# Right rear turn signal malfunction -2010 335d



## boooomer (Apr 23, 2010)

Update:
Because I'm traveling & it's a bit of a safety hazard not having your right turn signal operative while on the interstate, I decided to get it repaired while traveling. I took the car into West German BMW in Fort Washington Pa. They took the car without an appointment. This time the error message was on the dash and came up on the computer when it read the fob. They replaced the right (only) rear tail light assembly and had me out the door in an hour. I was really appreciative that they took my car in and expedited the repair, so I opted not to discuss getting the left one replaced.

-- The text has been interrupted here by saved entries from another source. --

==> config.mk <==
export PLATFORM = sky130hd
export DESIGN_NAME = row_sweeper
export DESIGN_NICKNAME = d
export VERILOG_FILES = /design/src/rtl/row_sweeper.sv
export SDC_FILE = /design/constraint.sdc
export NUM_CORES = 1
export LEC_CHECK = 0
export BUFFER_PORTS_ARGS = -buffer_cell sky130_fd_sc_hd__buf_2
export CAP_MARGIN = 20
export CORE_MARGIN = 2
export CORE_UTILIZATION = 47
export DETAILED_ROUTE_END_ITERATION = 8
export GPL_ROUTABILITY_DRIVEN = 1
export GPL_TIMING_DRIVEN = 1
export PLACE_DENSITY = 0.7
export RECOVER_POWER = 100
export REMOVE_ABC_BUFFERS = 1
export SYNTH_ARGS = -nofsm -noshare
export SYNTH_HDL_FRONTEND = slang
export SYNTH_SLANG_ARGS = --single-unit
export TNS_END_PERCENT = 100
==> constraint.sdc <==
create_clock -name clk -period 6.84 [get_ports clk]
set_input_delay 0 -clock clk [delete_from_list [all_inputs] [get_ports clk]]
set_output_delay 0 -clock clk [all_outputs]
set_load 0.05 [all_outputs]
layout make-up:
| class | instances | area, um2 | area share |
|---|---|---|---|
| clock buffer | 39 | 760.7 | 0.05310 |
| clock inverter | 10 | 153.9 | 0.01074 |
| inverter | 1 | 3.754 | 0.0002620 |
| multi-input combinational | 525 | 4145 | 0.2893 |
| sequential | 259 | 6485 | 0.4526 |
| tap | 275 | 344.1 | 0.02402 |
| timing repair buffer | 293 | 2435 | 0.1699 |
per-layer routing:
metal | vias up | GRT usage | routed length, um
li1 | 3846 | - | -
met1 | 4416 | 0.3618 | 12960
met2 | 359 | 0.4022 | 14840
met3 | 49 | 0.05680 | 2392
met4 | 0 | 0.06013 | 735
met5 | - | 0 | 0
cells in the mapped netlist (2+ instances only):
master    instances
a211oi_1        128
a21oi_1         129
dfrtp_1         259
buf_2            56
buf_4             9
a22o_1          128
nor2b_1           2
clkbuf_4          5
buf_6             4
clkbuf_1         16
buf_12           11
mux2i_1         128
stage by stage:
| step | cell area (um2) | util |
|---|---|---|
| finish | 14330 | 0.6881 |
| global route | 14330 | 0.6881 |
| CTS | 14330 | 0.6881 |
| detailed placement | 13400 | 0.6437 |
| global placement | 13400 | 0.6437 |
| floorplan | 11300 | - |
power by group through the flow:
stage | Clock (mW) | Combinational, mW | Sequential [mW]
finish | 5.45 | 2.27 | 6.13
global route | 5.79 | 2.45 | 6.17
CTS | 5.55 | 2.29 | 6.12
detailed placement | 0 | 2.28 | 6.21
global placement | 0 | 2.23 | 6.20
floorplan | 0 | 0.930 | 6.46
--- src/rtl/sdram_port_arbiter.sv ---
// Shares one 64-bit Avalon-MM SDRAM port between display scanout (M0, high prio) and rasterizer (M1).
// Latency: command path 0 cycles while owned, 1 cycle IDLE->grant; read-return routing 0 cycles.
// Backpressure: slave waitrequest goes to the owner; reads also stall while the pending-read FIFO is full.
module sdram_port_arbiter #(
    parameter int MAX_PENDING = 4,
    parameter int MAX_HOLD    = 16
) (
    input  logic        clock,
    input  logic        reset_n,
    input  logic [28:0] m0_address,
    input  logic [7:0]  m0_burstcount,
    input  logic        m0_read,
    input  logic        m0_write,
    input  logic [63:0] m0_writedata,
    input  logic [7:0]  m0_byteenable,
    output logic        m0_waitrequest,
    output logic [63:0] m0_readdata,
    output logic        m0_readdatavalid,
    input  logic [28:0] m1_address,
    input  logic [7:0]  m1_burstcount,
    input  logic        m1_read,
    input  logic        m1_write,
    input  logic [63:0] m1_writedata,
    input  logic [7:0]  m1_byteenable,
    output logic        m1_waitrequest,
    output logic [63:0] m1_readdata,
    output logic        m1_readdatavalid,
    output logic [28:0] s_address,
    output logic [7:0]  s_burstcount,
    output logic        s_read,
    output logic        s_write,
    output logic [63:0] s_writedata,
    output logic [7:0]  s_byteenable,
    input  logic        s_waitrequest,
    input  logic [63:0] s_readdata,
    input  logic        s_readdatavalid,
    output logic [1:0]  grant,
    output logic        err_orphan
);

    localparam int PW = (MAX_PENDING > 1) ? $clog2(MAX_PENDING) : 1;
    localparam int HW = (MAX_HOLD > 1) ? $clog2(MAX_HOLD) : 1;
    localparam logic [HW-1:0] HOLD_LAST = HW'(MAX_HOLD - 1);
    localparam logic [PW:0]   FIFO_DEPTH = (PW+1)'(MAX_PENDING);

    // State encoding doubles as the debug grant value.
    typedef enum logic [1:0] {
        IDLE = 2'b00,
        OWN0 = 2'b01,
        OWN1 = 2'b10
    } state_t;

    // One outstanding read command: who issued it and how many beats remain.
    typedef struct packed {
        logic       owner;
        logic [7:0] beats;
    } pend_t;

    state_t        state, state_nxt;
    logic [HW-1:0] hold_cnt;
    pend_t         fifo_mem [MAX_PENDING];
    pend_t         head;
    logic [PW-1:0] wr_ptr, rd_ptr;
    logic [PW:0]   count;
    logic          fifo_full, fifo_empty;
    logic          req0, req1, blk0, blk1;
    logic          acc, push, pop_beat, pop;
    logic [7:0]    push_beats;

    assign req0       = m0_read | m0_write;
    assign req1       = m1_read | m1_write;
    assign fifo_full  = (count == FIFO_DEPTH);
    assign fifo_empty = (count == '0);
    assign blk0       = m0_read & fifo_full;
    assign blk1       = m1_read & fifo_full;
    assign grant      = state;

    // Command mux: owner's command goes to the slave; everything idle and stalled otherwise.
    always_comb begin
        s_address      = '0;
        s_burstcount   = '0;
        s_read         = 1'b0;
        s_write        = 1'b0;
        s_writedata    = '0;
        s_byteenable   = '0;
        m0_waitrequest = 1'b1;
        m1_waitrequest = 1'b1;
        case (state)
            OWN0: begin
                s_address      = m0_address;
                s_burstcount   = m0_burstcount;
                s_read         = m0_read & ~blk0;
                s_write        = m0_write;
                s_writedata    = m0_writedata;
                s_byteenable   = m0_byteenable;
                m0_waitrequest = s_waitrequest | blk0;
            end
            OWN1: begin
                s_address      = m1_address;
                s_burstcount   = m1_burstcount;
                s_read         = m1_read & ~blk1;
                s_write        = m1_write;
                s_writedata    = m1_writedata;
                s_byteenable   = m1_byteenable;
                m1_waitrequest = s_waitrequest | blk1;
            end
            default: ;
        endcase
    end

    assign acc = (s_read | s_write) & ~s_waitrequest;

    // Grant changes only between commands; M0 preempts M1, M1 is let in after MAX_HOLD M0 commands.
    always_comb begin
        state_nxt = state;
        case (state)
            IDLE: begin
                if (req0)      state_nxt = OWN0;
                else if (req1) state_nxt = OWN1;
            end
            OWN0: begin
                if (!req0)                                   state_nxt = req1 ? OWN1 : IDLE;
                else if (acc && req1 && hold_cnt == HOLD_LAST) state_nxt = OWN1;
            end
            OWN1: begin
                if (!req1)             state_nxt = req0 ? OWN0 : IDLE;
                else if (acc && req0)  state_nxt = OWN0;
            end
            default: state_nxt = IDLE;
        endcase
    end

    // Grant state register.
    always_ff @(posedge clock or negedge reset_n) begin
        if (!reset_n) state <= IDLE;
        else          state <= state_nxt;
    end

    // Counts M0 commands accepted while M1 is waiting; restarts whenever M1 stops waiting or M0 loses the port.
    always_ff @(posedge clock or negedge reset_n) begin
        if (!reset_n) begin
            hold_cnt <= '0;
        end else if (state == OWN0 && state_nxt == OWN0 && req1) begin
            if (acc) hold_cnt <= hold_cnt + 1'b1;
        end else begin
            hold_cnt <= '0;
        end
    end

    // Read tracking: head entry owns every returning beat until its beat count runs out.
    assign push       = acc & s_read;
    assign push_beats = (s_burstcount == 8'd0) ? 8'd1 : s_burstcount;
    assign head       = fifo_mem[rd_ptr];
    assign pop_beat   = s_readdatavalid & ~fifo_empty;
    assign pop        = pop_beat & (head.beats == 8'd1);

    assign m0_readdata      = s_readdata;
    assign m1_readdata      = s_readdata;
    assign m0_readdatavalid = pop_beat & ~head.owner;
    assign m1_readdatavalid = pop_beat & head.owner;

    // Entry storage; validity is tracked by the pointers, so no reset is needed here.
    always_ff @(posedge clock) begin
        if (push)
            fifo_mem[wr_ptr] <= '{owner: (state == OWN1), beats: push_beats};
        if (pop_beat && !pop)
            fifo_mem[rd_ptr].beats <= head.beats - 8'd1;
    end

    // FIFO pointers, occupancy and the sticky orphan-beat flag.
    always_ff @(posedge clock or negedge reset_n) begin
        if (!reset_n) begin
            wr_ptr     <= '0;
            rd_ptr     <= '0;
            count      <= '0;
            err_orphan <= 1'b0;
        end else begin
            if (push) wr_ptr <= wr_ptr + 1'b1;
            if (pop)  rd_ptr <= rd_ptr + 1'b1;
            case ({push, pop})
                2'b10:   count <= count + 1'b1;
                2'b01:   count <= count - 1'b1;
                default: ;
            endcase
            if (s_readdatavalid && fifo_empty) err_orphan <= 1'b1;
        end
    end

endmodule

--- config.mk ---
export PLATFORM = sky130hd
export DESIGN_NAME = sdram_port_arbiter
export DESIGN_NICKNAME = d
export VERILOG_FILES = /design/src/rtl/sdram_port_arbiter.sv
export SDC_FILE = /design/constraint.sdc
export NUM_CORES = 1
export LEC_CHECK = 0
export CORE_AREA = 4 4 206 208
export CTS_CLUSTER_DIAMETER = 80
export DETAILED_ROUTE_END_ITERATION = 16
export DIE_AREA = 0 0 210 212
export REMOVE_ABC_BUFFERS = 1
export SLEW_MARGIN = 40
export SYNTH_ARGS = -nofsm -noshare
export SYNTH_HDL_FRONTEND = slang
export SYNTH_SLANG_ARGS = --single-unit
export TNS_END_PERCENT = 5
--- constraint.sdc ---
create_clock -name clock -period 3.6 [get_ports clock]
set_clock_uncertainty 0.05 [all_clocks]
set_input_delay 0.54 -clock clock [delete_from_list [all_inputs] [get_ports clock]]
set_output_delay 0.54 -clock clock [all_outputs]
set_load 0.03 [all_outputs]
# Word level (Yosys, flattened, before mapping)
# Memory sizes are Yosys's and may differ from the RTL's.
# Index checks and enable logic that the tools add are counted.
dict set report totals {
  register_bits 14
  latchBits 0
  mem_bits_rw 36
  mem_bits_ro 0
  out_inout_bits 246
  wordCells 79
  mem_count 1
}
dict set report op_classes {
  addsub 6
  multipliers 0
  n_div 0
  order_cmp 0
  eq_ne 9
  shifts 0
  mux 25
  n_bitwise 20
  n_reduce_logical 12
}
# memory depth word_bits rd rd_clocked_by_memory_dff write_ports line
set mem_list {}
lappend mem_list {fifo_mem 4 9 1 0 2 61} ;# pend_t fifo_mem [MAX_PENDING];
# operator count
set ops {}
lappend ops {{64-bit one-hot mux with 2 select lines} 1}
lappend ops {{29-bit one-hot mux with 2 select lines} 1}
lappend ops {{8-bit one-hot mux with 2 select lines} 2}
lappend ops {{2-bit 2-to-1 mux} 7}
lappend ops {{1-bit bitwise AND} 10}
lappend ops {{8-bit by 1-bit == test with 1-bit output (second input constant)} 1}
lappend ops {{8-bit logical NOT} 1}
lappend ops {{4-bit 2-to-1 mux} 2}
lappend ops {{8-bit 2-to-1 mux} 1}
lappend ops {{8-bit by 1-bit subtractor with 8-bit output (second input constant)} 1}
lappend ops {{1-bit logical AND} 7}
lappend ops {{1-bit 2-to-1 mux} 7}
lappend ops {{2-bit by 1-bit == test with 1-bit output (second input constant)} 3}
lappend ops {{2-bit one-hot mux with 3 select lines} 1}
lappend ops {{3-bit one-hot mux with 2 select lines} 1}
lappend ops {{1-bit inverter} 5}
lappend ops {{1-bit bitwise OR} 5}
lappend ops {{2-bit by 1-bit adder with 2-bit output (second input constant)} 2}
lappend ops {{4-bit by 1-bit adder with 4-bit output (second input constant)} 1}
lappend ops {{2-bit == test (second input constant)} 2}
lappend ops {{4-bit == test (second input constant)} 1}
lappend ops {{1-bit one-hot mux with 2 select lines} 2}
lappend ops {{3-bit by 1-bit adder with 3-bit output (second input constant)} 1}
lappend ops {{3-bit == test (second input constant)} 1}
lappend ops {{6 further kinds} 6}

# Logic depth before layout (Yosys ltp)
# Gate-level depths: netlist (run 1).
dict set report logic_depth {
  depth_word 16
  depth_mapped 12
  mapped_depth_nobuf 11
}

# Worst setup path before layout (run 1)
# No wires, ideal clock.
dict set report synth_timing {
  path_kind {register to output}
  start {reg state[0], in the netlist grant[0]}
  end {out s_address[13]}
  t_arrival_ns 2.494
  required_ns 3.010
  path_slack_ns 0.516
  stages_incl_launch_ff 9
  n_path_buf 4
  path_cell_list {dfrtp_1 inv_1 ha_1 clkbuf_1 clkbuf_1 clkbuf_1 clkbuf_1 a22oi_1 nor2_1}
}
dict set report synth_via {
  elab_chain_cells 2
  elab_cells_between_ends 3
  cone_classes {eq/ne (2); mux (1)}
}
# item line
set synth_lines {}
lappend synth_lines {{from (decl)} 59} ;# state_t state, state_nxt;
lappend synth_lines {{from (signal assigned)} 136} ;# else state <= state_nxt;
lappend synth_lines {{2-bit == test or 2-bit by 1-bit == test with 1-bit output (tied branches)} 88} ;# case (state)
lappend synth_lines {{29-bit one-hot mux with 2 select lines (*)} 88}
lappend synth_lines {{to (decl)} 28} ;# output logic [28:0] s_address,
# Every way passes the cells marked *; elsewhere a longest branch is shown, timed or not.

# Final worst setup path (run 1)
dict set report layout_timing {
  start {reg state[0], in the netlist grant[0]}
  end {out s_burstcount[6]}
}
dict set report layout_via {
  elab_chain_cells 2
  elab_cells_between_ends 3
  cone_classes {eq/ne (2); mux (1)}
}
# item line
set layout_lines {}
lappend layout_lines {{2-bit == test or 2-bit by 1-bit == test with 1-bit output (tied branches)} 88}
lappend layout_lines {{8-bit one-hot mux with 2 select lines (*)} 88}
lappend layout_lines {{to (decl)} 29} ;# output logic [7:0] s_burstcount,
# Marks and branches as above.

==> key figures, run 1 <==
Run status
  • Status: completed

Setup path
  • Family with the most delay on the worst path: buffers and inverters
  • CP peak stage delay: 0.79 ns
  • Crit path max-delay cell type: clkdlybuf4s50_1
  • Crit path kind: flip-flop to primary output
  • R2r endpoint: count[2]
  • Crit path buf inv count: 2
  • Setup slack, reg-to-reg: 0.31 ns
  • Critical path capture point type: primary output
  • Crit Reg-Reg Startpoint: rd_ptr[0]
  • CP cell instances: inv_1, ha_4, a22oi_1, nor2_1, clkdlybuf4s50_1
  • Req. time, crit path: 3.01 ns
  • R2r worst-path depth: 11
  • Worst setup SP type: flip-flop
  • Crit path from: grant[0]
  • CP arrival: 2.84 ns
  • Critical Path Fanout Max: 26

Job
  • Max-Cap Viols: 0

Placement
  • Pre-CTS WS: 0.328 ns
  • Routability cong.: 0.858
  • PortBufs: 343
  • Placed insts: 1,364
  • Post-DP HPWL: 35.8 mm

Layout
  • Area of the multi-input gates: 0.00280 mm²
  • Share of layout cells above drive strength 1: 7.86%
  • Cell Count, Final, Fillers Out: 1,373
  • Area Overhead vs Synth: 59.5%
  • Register Area: 0.00143 mm²
  • Net count, final: 1,146
  • Fill cells: 4,504
  • Post-layout util: 21.3%

Floorplan
  • Die height: 212 µm
  • CORE AREA: 0.0406 mm²
  • Ports: 536
  • Initial Util: 13.4%
  • Chip width: 210 µm
  • Die area: 0.0445 mm²
  • Row cnt: 74

STA
  • Worst Tran Pin Value: 0.642 ns
  • Final Hold Fails: 0
  • RSZ-0062 raised after global routing: no
  • Setup Viol. Count Final: 0
  • Slew headroom: 56.7%
  • Crit path time final: 3.43 ns
  • Fin crit share: 95.2%
  • Final Max Slew Viols: 0
  • Max Fclk: 292 MHz
  • Worst Slack Setup Final: 0.172 ns

Pwr
  • Worst IR drop on VDD: 0.000268 V
  • Lkg Pwr: 3.01 nW
  • Pwr/cell area: 799 mW/mm²
  • Total power: 0.00691 W

Synthesis
  • Most common flop cell mapped by yosys: edfxtp_1
  • Netlist cell types: 43
  • Synth top area share: 19.9%
  • Syn Area/Cell: 8.40 µm²
  • Largest area contributor in the netlist: edfxtp_1
  • Number of synthesized register bits: 50
  • Syn Inst Count: 646
  • Area of the mapped netlist: 0.00543 mm²
  • Post-synth EDFFs: 36
  • Async set-reset flop share out of synthesis: 28.0%
  • Most area-consuming cells after synthesis: edfxtp_1 (20%), buf_4 (18%), a22oi_1 (15%)
  • Register area share after synthesis: 26.4%
  • Synthesis Warnings: 0

GRT
  • Total GRT Usage: 17.3%
  • Global route overflow: 0
  • Largest net degree at the start of global routing: 74
  • Vias in the first global route: 6,183
  • First-pass GRT wire length: 53.6 mm
  • Initial antenna violation count: 1

Drt
  • TritonRoute pass-1 iters: 7
  • Drt initial violations: 342
  • DRC violations left: 0
  • DR vias/cell: 4.29
  • Total wire length: 40.8 mm
  • Final antenna-violating net count: 0
  • Via count: 5,889
  • WL per Instance: 29.7 µm

Clocking
  • H-tree levels: 2
  • Clock Sink Count: 50
  • Clock Tree Buf Depth: 2
  • # Post-CTS Setup Buffers: 0
  • CTS Buf Count: 5
  • Root Buffer: clkbuf_16
  • Worst-skew pair later-pin latency: 0.29 ns
  • CTS tree: done
  • Clk slew on worst S/H paths: 0.07 ns

Hold path
  • Hold Path Class: input pin to async pin
==> Yosys cell counts (all sizes together) (6+ instances only) <==
| library cell | count |
|---|---|
| xor2 | 9 |
| and3 | 6 |
| nor2 | 120 |
| clkbuf | 38 |
| mux2i | 33 |
| buf | 138 |
| edfxtp | 36 |
| ha | 16 |
| dfrtp | 14 |
| nand2 | 43 |
| nor3 | 7 |
| a22oi | 112 |
| mux4 | 9 |
| inv | 13 |
==> registers in the layout, indices dropped and copies added, names as in the netlist <==
register and flops:
fifo_mem 36, wr_ptr 2, err_orphan 1, count 3, grant 2, rd_ptr 2
hold_cnt 4
==> cell families after synthesis <==
group / Yosys count / synth area share (%)
muxes: 43 / 10.2
DFF: 50 / 26.4
buffers and inverters: 189 / 22.6
adders and majority gates: 17 / 4.06
and+or+nand+nor: 199 / 16.2
AOI/OAI and AO/OA: 134 / 18.2
xor gates and xnor gates: 14 / 2.26
==> per-layer routing <==
layer  vias up  GRT usage, %  share of wire (%)  wire [µm]
met2       542          22.7                 37      15200
li1       2539             -                  -          -
met4        10          1.33               0.43        177
met1      2776          20.0                 39      16000
met5         -          7.44                1.0        422
met3        22          17.8                 22       8950
==> worst register-to-register path, cell delays in order, from the launching register on <==
cell and delay [ns]:
dfrtp_1 0.61, buf_4 0.21, mux4_2 0.55, nor4_4 0.33
nand3_4 0.15, nor2_2 0.18, ha_1 0.22, inv_1 0.06
fa_1 0.38, xor2_1 0.16, nor2_1 0.14, xor2_1 0.18
==> cells in the final DEF (no fill, tap or decap), types with 2 or more instances in the layout <==
cell	count
clkbuf_16	5
mux4_1	3
edfxtp_1	36
mux4_2	6
buf_4	36
nand3_1	3
clkdlybuf4s50_1	321
or2_1	4
and2_1	5
ha_4	2
nor3_1	7
nor2_1	119
o21ai_0	5
o22ai_1	2
nand3b_1	4
nand2b_1	2
xor2_1	9
dfrtp_1	14
a22oi_1	112
mux2i_1	33
buf_12	3
and3_1	2
xnor2_1	5
and3_4	4
ha_1	14
a211oi_1	5
a21oi_1	3
inv_1	12
nand2_1	43
==> metrics by stage <==
| stage | hold slack [ns] | cell area [µm²] | setup TNS [ns] |
|---|---|---|---|
| floorplan | 0.194 | 4250 | -138.64 |
| global placement | 0.418 | 8500 | 0 |
| detailed placement | 0.440 | 8500 | 0 |
| CTS | 0.451 | 8650 | 0 |
| global route | 0.128 | 8650 | 0 |
| finish | 0.115 | 8650 | 0 |
==> final cells by class <==
cell class / instances / share of cell area (%)
tap: 532 / 7.69
antenna: 1 / 0.0289
sequential: 50 / 16.5
multi-input combinational: 407 / 32.3
clock buffer: 5 / 1.45
clock inverter: 3 / 0.231
inverter: 13 / 0.593
timing repair buffer: 362 / 41.1
==> worst max-delay path by stage <==
stage	end	slack [ns]	cells past startpoint
2_1_floorplan	count[1]	-1.17	9
3_3_place_gp	count[2]	0.28	11
3_5_place_dp	count[2]	0.33	11
4_1_cts	s_writedata[12]	0.03	6
5_1_grt	s_address[23]	0.03	6
6_report	s_burstcount[6]	0.17	5
==> repair_timing <==
item | CTS | global route
hold buffers | 0 | 0
resized for setup | 0 | 1
setup endpoints to repair | 0 | 8
==> where the power goes <==
part / internal (W) / leakage (nW) / total (W) / switching (W)
Combinational: 0.00195 / 2.43 / 0.00553 / 0.00358
Clock: 0.000258 / 0.0679 / 0.000483 / 0.000225
Sequential: 0.000794 / 0.512 / 0.000900 / 0.000107
Total: 0.00300 / 3.01 / 0.00691 / 0.00391
(Power assumes the default switching activity.)
==> inputs of run 2 (changes only) <==
CAP_MARGIN = 20   (was unset)
==> results of run 2 <==
Final layout, timing and power as in run 1 (identical DEF).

I'm happy to have it repaired as the rapid blink and warning chime was really distracting and annoying.


----------



## quasimodem (Nov 9, 2011)

Well in the mean time, you can try opening your window and sticking your arm out. I know it's oldschool.  but it might save you a ticket. Well, untless you extend your middle finger, then you will def get a ticket. :flipoff:


----------



## taibanl (Oct 3, 2010)

boooomer said:


> Why do they have to replace both sides? Is it written somewhere?


 I suspect its because they are assumed to be from the same defective manuf run.

Sent from BimmerApp mobile app


----------



## rulonger (Sep 16, 2014)

Just took my 2010 335d in for the same issue - "Right rear turn signal malfunction". After stating specifically that the CPO does not cover lights, the SM told me that it was not the bulb. He explained that the entire light unit needed to be replaced - quote for replacement including part, labor and tax was $450.

Needless to say, I could not swallow that price for a tail light.

I am uncertain how to proceed. Is there a DIY fix?


Sent from BimmerApp mobile app


----------



## Hoooper (Jun 17, 2013)

rulonger said:


> Just took my 2010 335d in for the same issue - "Right rear turn signal malfunction". After stating specifically that the CPO does not cover lights, the SM told me that it was not the bulb. He explained that the entire light unit needed to be replaced - quote for replacement including part, labor and tax was $450.
> 
> Needless to say, I could not swallow that price for a tail light.
> 
> ...


wait so you have CPO or not? Considering that he even said it isnt a failed bulb, seems like it oughta be covered under warranty. Try going to another dealer


----------



## rulonger (Sep 16, 2014)

Yes, mine is a CPO - coverage through the end of 2015. I am giving him a chance to make it right as he did say that he would request that it be covered. If he cannot make it happen, I will try another dealer as you suggest.


----------



## taibanl (Oct 3, 2010)

rulonger said:


> Just took my 2010 335d in for the same issue - "Right rear turn signal malfunction". After stating specifically that the CPO does not cover lights, the SM told me that it was not the bulb. He explained that the entire light unit needed to be replaced - quote for replacement including part, labor and tax was $450.
> 
> Needless to say, I could not swallow that price for a tail light.
> 
> ...


There is a service bulletin for a production run of lights. Here is an excerpt from another thread:



> History Overview:
> Service bulletin:
> "SUBJECT
> LEDs in Rear Lamp Inoperative
> ...


I do not know the bulletin number but this is a defect from factory so should be warranted. Of note, this is a safety issue and you can complain to NHTSA.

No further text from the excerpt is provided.